#### [INSTRUCTIONS FOR THE TASK]
Below are entries. Copy exactly the lines running from the line that holds "rd_word <= next_rd_word;" to the line that holds "wssp_pkg::SEL_LOW: next_rdata = rd_word;", with both ends included.

#### [DATASET EXCERPTS]
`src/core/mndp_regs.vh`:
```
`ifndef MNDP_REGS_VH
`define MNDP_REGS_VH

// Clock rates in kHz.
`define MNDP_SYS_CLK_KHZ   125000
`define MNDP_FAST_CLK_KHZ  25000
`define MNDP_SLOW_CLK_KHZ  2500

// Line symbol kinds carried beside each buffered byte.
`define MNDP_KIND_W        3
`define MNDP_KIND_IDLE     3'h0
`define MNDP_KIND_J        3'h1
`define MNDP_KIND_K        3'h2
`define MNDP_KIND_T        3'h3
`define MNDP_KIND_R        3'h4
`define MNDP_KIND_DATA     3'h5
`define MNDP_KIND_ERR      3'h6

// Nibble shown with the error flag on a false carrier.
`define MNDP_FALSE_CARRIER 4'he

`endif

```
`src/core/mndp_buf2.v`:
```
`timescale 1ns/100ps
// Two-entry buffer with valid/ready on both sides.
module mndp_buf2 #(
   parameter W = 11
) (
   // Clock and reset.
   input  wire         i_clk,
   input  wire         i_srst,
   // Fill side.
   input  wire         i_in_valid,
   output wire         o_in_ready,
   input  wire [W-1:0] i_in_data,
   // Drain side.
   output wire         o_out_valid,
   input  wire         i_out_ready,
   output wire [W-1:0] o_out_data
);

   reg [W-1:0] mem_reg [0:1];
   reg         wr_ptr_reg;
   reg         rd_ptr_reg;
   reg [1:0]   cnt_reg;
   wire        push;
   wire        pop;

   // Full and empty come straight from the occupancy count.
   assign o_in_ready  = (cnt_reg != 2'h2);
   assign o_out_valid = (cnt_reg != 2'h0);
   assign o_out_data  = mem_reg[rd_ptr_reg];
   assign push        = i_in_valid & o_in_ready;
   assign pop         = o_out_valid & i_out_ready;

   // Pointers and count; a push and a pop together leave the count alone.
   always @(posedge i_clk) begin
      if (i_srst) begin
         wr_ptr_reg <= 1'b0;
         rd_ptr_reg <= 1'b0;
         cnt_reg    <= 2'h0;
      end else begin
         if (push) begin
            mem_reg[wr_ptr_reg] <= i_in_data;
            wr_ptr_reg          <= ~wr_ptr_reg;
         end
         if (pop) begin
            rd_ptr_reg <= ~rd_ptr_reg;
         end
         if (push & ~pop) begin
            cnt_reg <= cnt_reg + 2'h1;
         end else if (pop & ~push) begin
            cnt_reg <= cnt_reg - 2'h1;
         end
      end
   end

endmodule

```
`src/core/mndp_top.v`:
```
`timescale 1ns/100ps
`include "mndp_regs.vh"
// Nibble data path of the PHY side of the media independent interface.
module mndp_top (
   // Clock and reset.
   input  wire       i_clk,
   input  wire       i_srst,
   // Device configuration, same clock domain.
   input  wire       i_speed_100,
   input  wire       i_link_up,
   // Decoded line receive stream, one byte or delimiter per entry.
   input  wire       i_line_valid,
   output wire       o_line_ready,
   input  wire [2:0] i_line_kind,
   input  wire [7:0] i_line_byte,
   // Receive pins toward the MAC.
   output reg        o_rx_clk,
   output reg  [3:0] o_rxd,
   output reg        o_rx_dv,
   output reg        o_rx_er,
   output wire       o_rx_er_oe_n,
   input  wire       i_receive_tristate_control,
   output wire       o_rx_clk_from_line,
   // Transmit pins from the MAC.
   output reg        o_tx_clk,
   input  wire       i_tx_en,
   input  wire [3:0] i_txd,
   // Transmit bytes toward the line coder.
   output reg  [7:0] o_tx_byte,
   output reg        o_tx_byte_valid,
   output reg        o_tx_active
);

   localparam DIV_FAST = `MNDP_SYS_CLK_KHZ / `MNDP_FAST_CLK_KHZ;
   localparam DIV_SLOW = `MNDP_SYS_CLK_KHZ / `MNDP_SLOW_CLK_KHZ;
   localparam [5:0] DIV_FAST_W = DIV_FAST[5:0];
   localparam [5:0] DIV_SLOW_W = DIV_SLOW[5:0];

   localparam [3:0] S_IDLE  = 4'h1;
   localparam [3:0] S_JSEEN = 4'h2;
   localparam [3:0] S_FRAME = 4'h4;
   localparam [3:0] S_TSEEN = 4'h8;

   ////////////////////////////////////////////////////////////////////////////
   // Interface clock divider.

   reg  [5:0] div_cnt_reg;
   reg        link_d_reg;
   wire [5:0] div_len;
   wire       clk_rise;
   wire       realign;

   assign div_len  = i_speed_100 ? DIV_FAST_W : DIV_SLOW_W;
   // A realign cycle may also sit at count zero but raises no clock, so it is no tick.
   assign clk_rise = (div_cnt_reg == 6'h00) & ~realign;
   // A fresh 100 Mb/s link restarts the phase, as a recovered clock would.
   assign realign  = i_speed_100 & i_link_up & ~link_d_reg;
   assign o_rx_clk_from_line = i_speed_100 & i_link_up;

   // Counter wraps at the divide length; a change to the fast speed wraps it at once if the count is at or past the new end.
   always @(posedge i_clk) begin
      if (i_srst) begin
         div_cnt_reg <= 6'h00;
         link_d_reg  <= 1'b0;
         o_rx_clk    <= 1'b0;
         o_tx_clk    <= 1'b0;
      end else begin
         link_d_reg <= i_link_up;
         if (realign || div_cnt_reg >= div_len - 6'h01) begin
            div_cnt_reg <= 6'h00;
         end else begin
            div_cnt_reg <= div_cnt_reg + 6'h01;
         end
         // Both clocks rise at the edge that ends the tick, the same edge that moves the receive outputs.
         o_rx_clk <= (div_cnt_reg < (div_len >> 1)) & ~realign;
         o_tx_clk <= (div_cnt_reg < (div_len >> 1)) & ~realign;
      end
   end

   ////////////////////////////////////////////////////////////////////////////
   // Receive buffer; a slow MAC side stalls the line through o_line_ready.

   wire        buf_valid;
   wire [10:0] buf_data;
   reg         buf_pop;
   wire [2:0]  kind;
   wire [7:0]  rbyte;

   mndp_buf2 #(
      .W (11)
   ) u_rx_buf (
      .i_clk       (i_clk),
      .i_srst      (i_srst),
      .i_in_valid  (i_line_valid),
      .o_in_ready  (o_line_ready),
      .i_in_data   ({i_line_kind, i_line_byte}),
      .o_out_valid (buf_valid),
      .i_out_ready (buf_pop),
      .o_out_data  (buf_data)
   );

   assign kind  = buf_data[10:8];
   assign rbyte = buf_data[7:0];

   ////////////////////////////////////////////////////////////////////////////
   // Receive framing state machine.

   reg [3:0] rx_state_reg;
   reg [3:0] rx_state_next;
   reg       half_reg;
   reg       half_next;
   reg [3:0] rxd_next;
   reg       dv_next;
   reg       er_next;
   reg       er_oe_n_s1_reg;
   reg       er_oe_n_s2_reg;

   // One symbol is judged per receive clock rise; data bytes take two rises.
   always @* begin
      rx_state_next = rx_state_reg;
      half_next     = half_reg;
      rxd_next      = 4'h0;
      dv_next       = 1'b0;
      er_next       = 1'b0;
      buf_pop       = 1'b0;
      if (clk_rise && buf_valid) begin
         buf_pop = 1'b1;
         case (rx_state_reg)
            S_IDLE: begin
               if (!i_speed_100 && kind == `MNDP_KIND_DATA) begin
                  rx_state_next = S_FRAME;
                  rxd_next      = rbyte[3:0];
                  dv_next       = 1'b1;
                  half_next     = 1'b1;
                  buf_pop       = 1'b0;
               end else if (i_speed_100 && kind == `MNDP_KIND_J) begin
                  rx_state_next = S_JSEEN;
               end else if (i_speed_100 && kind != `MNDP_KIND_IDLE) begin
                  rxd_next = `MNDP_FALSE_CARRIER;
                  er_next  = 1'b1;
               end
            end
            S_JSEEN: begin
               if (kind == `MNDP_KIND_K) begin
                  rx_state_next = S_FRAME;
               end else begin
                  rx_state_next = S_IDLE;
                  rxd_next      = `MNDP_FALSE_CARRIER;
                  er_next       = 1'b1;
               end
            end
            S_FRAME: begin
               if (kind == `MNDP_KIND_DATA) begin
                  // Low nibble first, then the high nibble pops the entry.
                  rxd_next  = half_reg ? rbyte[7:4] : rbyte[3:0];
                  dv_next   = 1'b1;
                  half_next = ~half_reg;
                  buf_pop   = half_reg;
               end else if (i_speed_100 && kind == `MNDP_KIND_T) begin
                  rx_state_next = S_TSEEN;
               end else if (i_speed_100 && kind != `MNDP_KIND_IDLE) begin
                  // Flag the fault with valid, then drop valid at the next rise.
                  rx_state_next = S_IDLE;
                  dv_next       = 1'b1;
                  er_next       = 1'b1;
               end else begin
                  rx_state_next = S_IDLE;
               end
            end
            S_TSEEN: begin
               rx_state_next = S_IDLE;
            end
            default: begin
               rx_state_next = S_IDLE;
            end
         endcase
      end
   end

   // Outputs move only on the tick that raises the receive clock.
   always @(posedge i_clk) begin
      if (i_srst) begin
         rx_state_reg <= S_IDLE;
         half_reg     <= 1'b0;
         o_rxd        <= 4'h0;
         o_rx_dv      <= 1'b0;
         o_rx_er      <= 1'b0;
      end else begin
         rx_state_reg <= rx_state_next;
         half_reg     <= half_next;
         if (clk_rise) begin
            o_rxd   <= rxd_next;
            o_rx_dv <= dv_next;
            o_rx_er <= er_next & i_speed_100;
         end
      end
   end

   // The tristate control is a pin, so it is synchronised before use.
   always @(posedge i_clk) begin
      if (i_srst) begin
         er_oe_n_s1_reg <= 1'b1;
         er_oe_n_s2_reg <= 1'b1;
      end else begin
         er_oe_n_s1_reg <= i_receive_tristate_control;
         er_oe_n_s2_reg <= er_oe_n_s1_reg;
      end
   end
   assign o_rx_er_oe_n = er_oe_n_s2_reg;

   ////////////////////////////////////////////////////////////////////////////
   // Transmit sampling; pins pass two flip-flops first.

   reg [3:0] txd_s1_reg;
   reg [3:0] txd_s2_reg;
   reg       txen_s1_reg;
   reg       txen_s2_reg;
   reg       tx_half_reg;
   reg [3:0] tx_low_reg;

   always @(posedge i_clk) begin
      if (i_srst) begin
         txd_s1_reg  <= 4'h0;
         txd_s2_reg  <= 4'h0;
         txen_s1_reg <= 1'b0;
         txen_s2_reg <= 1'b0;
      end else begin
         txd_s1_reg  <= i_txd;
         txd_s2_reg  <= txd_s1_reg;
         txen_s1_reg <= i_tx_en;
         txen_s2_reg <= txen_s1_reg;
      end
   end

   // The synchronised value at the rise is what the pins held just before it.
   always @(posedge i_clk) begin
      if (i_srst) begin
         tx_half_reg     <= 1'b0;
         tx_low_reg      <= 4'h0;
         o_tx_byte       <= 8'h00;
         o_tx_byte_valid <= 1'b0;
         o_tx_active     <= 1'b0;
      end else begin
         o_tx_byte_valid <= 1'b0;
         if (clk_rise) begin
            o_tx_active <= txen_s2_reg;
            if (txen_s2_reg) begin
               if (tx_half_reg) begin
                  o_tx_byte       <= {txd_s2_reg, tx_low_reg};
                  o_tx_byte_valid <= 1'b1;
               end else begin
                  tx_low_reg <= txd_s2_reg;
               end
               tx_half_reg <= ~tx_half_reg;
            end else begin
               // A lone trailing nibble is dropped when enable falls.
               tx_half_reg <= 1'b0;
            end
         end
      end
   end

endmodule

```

==

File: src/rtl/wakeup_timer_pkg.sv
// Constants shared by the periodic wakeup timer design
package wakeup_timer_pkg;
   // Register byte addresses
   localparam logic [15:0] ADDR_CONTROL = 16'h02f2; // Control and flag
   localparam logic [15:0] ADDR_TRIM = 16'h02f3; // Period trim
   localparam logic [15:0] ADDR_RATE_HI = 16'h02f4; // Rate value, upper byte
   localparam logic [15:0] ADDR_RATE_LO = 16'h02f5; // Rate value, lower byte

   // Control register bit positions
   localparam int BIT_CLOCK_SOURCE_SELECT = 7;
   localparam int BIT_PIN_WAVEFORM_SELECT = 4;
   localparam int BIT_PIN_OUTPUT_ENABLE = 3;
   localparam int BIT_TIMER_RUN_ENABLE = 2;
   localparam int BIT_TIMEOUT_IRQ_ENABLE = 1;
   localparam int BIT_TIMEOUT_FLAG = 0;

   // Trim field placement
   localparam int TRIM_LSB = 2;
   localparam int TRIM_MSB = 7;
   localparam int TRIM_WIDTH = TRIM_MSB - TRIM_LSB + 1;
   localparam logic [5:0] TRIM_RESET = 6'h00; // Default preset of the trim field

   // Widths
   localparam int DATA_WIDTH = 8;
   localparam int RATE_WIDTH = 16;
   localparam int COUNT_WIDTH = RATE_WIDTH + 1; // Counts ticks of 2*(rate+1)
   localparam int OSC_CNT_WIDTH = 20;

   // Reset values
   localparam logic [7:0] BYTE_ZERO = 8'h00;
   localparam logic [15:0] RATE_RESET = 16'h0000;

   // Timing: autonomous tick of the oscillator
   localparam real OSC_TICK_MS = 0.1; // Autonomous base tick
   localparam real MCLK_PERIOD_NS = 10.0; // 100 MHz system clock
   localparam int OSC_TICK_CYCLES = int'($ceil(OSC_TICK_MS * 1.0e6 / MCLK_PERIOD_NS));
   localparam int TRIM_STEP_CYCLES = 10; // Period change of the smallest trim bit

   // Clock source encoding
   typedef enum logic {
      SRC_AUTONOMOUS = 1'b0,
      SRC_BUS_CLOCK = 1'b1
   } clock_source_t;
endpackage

==

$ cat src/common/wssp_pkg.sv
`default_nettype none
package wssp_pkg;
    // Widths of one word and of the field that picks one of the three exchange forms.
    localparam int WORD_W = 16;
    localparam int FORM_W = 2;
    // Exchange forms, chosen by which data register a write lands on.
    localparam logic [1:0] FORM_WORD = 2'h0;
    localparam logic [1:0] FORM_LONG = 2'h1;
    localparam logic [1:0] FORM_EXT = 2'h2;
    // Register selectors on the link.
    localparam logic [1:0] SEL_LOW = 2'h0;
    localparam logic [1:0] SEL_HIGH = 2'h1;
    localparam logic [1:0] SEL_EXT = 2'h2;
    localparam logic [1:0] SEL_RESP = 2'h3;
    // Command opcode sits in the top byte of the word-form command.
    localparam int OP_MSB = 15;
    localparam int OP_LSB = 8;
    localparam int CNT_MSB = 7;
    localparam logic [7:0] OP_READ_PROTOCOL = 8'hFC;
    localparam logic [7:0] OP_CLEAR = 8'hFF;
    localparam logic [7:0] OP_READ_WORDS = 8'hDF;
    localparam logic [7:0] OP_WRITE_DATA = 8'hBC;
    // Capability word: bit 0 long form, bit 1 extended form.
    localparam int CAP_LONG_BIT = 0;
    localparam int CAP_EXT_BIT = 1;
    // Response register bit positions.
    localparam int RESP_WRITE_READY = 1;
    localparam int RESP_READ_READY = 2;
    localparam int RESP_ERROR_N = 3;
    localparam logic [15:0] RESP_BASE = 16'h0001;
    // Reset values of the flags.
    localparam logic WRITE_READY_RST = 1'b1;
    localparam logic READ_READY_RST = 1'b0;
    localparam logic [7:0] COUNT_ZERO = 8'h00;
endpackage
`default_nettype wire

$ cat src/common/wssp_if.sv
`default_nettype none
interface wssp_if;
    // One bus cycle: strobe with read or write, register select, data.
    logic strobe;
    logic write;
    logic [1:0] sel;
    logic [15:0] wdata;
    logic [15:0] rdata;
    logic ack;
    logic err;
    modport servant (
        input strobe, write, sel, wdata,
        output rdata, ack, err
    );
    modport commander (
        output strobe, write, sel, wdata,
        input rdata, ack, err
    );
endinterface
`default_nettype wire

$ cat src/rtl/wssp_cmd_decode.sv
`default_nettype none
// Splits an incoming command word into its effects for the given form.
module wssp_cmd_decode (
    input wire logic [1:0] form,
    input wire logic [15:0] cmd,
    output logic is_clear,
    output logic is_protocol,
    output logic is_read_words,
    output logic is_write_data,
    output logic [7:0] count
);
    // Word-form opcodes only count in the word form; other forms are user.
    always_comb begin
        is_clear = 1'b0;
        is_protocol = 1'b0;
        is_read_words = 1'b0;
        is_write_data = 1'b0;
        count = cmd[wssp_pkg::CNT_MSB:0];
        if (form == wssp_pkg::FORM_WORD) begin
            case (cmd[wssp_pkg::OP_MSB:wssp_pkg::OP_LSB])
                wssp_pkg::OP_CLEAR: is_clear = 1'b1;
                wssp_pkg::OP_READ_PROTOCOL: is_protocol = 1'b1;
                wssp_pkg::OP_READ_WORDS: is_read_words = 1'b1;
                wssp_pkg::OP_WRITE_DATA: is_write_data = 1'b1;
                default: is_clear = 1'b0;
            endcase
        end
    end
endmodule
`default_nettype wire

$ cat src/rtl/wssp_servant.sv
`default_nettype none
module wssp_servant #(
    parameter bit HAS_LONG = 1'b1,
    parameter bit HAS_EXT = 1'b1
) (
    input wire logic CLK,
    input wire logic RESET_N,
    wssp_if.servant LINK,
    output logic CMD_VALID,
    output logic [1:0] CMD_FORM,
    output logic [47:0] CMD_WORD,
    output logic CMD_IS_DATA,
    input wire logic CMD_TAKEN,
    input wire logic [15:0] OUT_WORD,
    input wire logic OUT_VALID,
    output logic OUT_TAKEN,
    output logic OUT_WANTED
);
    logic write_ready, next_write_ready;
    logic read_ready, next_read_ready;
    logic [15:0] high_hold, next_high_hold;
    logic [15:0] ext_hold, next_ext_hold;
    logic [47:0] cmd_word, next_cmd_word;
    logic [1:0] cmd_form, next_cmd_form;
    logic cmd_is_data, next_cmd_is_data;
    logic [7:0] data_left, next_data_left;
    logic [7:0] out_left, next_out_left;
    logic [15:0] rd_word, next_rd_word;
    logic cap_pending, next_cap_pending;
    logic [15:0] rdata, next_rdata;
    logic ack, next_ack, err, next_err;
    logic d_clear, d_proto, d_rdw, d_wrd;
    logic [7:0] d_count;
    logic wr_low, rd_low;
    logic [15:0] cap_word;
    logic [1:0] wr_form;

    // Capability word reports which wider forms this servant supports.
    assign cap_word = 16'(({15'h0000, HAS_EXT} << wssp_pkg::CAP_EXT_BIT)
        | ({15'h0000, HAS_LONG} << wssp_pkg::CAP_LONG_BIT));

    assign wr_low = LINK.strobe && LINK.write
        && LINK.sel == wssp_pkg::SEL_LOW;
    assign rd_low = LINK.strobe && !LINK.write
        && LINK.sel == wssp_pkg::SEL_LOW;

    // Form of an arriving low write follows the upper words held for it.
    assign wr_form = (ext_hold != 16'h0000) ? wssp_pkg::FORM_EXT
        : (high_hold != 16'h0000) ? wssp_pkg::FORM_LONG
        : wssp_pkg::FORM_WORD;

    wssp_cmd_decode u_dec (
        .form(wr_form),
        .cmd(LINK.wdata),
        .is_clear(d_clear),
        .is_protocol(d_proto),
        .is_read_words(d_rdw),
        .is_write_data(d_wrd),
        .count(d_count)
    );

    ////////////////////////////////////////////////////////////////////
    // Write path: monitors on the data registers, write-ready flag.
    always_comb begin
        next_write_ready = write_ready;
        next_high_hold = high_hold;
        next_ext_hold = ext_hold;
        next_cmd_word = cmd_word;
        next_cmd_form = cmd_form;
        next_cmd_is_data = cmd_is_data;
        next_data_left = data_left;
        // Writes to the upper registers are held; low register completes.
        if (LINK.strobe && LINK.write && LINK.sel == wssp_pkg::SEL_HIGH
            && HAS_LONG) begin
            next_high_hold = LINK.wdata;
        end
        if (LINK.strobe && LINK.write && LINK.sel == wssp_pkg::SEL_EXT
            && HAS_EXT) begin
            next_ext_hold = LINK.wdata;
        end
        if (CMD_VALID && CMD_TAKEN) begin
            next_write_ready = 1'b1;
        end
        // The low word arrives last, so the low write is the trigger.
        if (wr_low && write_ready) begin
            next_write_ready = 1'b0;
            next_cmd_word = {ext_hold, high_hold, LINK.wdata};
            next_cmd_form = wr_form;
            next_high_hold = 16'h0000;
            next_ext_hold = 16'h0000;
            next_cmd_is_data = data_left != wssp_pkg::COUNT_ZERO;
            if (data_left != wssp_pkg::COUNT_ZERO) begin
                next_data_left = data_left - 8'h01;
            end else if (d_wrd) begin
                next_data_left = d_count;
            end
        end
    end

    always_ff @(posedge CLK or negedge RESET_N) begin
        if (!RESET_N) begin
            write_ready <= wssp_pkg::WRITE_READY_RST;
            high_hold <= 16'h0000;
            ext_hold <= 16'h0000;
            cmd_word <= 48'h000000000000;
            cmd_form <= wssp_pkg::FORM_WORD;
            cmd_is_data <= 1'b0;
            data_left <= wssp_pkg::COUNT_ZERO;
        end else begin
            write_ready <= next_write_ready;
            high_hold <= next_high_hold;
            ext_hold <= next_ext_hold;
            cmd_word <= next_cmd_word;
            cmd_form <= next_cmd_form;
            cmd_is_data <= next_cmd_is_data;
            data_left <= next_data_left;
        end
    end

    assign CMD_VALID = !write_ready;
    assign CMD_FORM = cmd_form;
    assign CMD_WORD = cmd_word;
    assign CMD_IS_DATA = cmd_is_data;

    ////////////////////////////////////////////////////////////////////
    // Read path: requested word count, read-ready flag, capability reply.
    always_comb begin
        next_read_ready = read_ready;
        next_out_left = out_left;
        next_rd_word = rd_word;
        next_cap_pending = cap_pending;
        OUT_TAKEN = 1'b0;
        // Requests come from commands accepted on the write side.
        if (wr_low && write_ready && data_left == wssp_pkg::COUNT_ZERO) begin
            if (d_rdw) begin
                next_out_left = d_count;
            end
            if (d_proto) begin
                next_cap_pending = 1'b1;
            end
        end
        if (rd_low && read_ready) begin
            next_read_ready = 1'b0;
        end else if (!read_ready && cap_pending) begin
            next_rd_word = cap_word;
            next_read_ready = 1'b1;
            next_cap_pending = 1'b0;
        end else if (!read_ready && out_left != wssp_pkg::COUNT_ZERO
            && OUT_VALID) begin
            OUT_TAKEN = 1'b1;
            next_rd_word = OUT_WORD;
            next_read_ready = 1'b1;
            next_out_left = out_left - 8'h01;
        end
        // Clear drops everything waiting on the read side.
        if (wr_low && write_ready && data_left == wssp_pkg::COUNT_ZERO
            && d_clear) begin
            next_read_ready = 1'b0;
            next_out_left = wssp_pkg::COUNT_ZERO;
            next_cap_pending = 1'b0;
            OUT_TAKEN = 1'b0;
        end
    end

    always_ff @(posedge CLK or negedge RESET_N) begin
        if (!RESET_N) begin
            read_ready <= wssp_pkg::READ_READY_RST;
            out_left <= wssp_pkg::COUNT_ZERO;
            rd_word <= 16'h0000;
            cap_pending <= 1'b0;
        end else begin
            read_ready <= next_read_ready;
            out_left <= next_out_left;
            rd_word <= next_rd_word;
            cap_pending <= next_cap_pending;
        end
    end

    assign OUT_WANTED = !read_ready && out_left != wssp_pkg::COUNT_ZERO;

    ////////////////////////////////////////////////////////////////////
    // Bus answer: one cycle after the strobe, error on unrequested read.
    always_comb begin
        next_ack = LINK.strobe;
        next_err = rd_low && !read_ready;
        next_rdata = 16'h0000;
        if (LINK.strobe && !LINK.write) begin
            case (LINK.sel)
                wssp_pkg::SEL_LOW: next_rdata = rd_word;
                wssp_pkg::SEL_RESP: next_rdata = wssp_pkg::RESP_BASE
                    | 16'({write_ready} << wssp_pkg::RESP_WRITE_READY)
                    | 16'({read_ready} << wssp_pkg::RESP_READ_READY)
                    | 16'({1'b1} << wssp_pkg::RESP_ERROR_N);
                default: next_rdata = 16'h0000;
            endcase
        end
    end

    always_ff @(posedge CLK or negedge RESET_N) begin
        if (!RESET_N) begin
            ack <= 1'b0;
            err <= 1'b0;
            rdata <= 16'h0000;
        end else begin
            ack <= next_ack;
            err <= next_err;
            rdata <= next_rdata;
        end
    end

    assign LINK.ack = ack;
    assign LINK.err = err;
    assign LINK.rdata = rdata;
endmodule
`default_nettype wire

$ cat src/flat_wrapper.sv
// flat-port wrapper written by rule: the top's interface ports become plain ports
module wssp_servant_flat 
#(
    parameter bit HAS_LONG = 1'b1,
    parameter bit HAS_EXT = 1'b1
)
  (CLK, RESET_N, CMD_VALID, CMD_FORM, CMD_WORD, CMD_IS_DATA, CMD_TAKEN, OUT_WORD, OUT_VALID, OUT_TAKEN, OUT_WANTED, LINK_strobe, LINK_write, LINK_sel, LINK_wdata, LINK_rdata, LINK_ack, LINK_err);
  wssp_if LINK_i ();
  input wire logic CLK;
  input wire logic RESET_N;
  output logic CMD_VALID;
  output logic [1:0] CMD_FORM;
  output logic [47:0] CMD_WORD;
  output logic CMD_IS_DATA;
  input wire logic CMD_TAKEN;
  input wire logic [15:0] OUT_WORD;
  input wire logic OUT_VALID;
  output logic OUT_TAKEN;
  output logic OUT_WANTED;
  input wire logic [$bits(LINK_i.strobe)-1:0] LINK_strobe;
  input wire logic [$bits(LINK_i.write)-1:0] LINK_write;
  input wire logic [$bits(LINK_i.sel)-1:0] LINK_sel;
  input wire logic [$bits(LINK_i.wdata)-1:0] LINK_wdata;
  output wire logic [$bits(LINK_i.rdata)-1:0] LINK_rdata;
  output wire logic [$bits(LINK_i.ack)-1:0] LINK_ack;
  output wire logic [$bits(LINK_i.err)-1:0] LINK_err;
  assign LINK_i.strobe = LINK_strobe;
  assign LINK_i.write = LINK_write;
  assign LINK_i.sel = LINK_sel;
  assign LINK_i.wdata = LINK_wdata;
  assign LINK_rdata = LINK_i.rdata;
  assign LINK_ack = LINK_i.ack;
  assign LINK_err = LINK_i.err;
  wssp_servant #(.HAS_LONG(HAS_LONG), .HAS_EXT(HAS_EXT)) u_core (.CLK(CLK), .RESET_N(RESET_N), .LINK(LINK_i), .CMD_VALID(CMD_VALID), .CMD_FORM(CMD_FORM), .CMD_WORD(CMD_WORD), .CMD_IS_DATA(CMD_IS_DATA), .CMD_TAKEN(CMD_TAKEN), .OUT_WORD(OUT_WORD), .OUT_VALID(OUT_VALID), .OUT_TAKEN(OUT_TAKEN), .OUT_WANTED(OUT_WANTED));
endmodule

#### [TASK RESULT]
            rd_word <= next_rd_word;
            cap_pending <= next_cap_pending;
        end
    end

    assign OUT_WANTED = !read_ready && out_left != wssp_pkg::COUNT_ZERO;

    ////////////////////////////////////////////////////////////////////
    // Bus answer: one cycle after the strobe, error on unrequested read.
    always_comb begin
        next_ack = LINK.strobe;
        next_err = rd_low && !read_ready;
        next_rdata = 16'h0000;
        if (LINK.strobe && !LINK.write) begin
            case (LINK.sel)
                wssp_pkg::SEL_LOW: next_rdata = rd_word;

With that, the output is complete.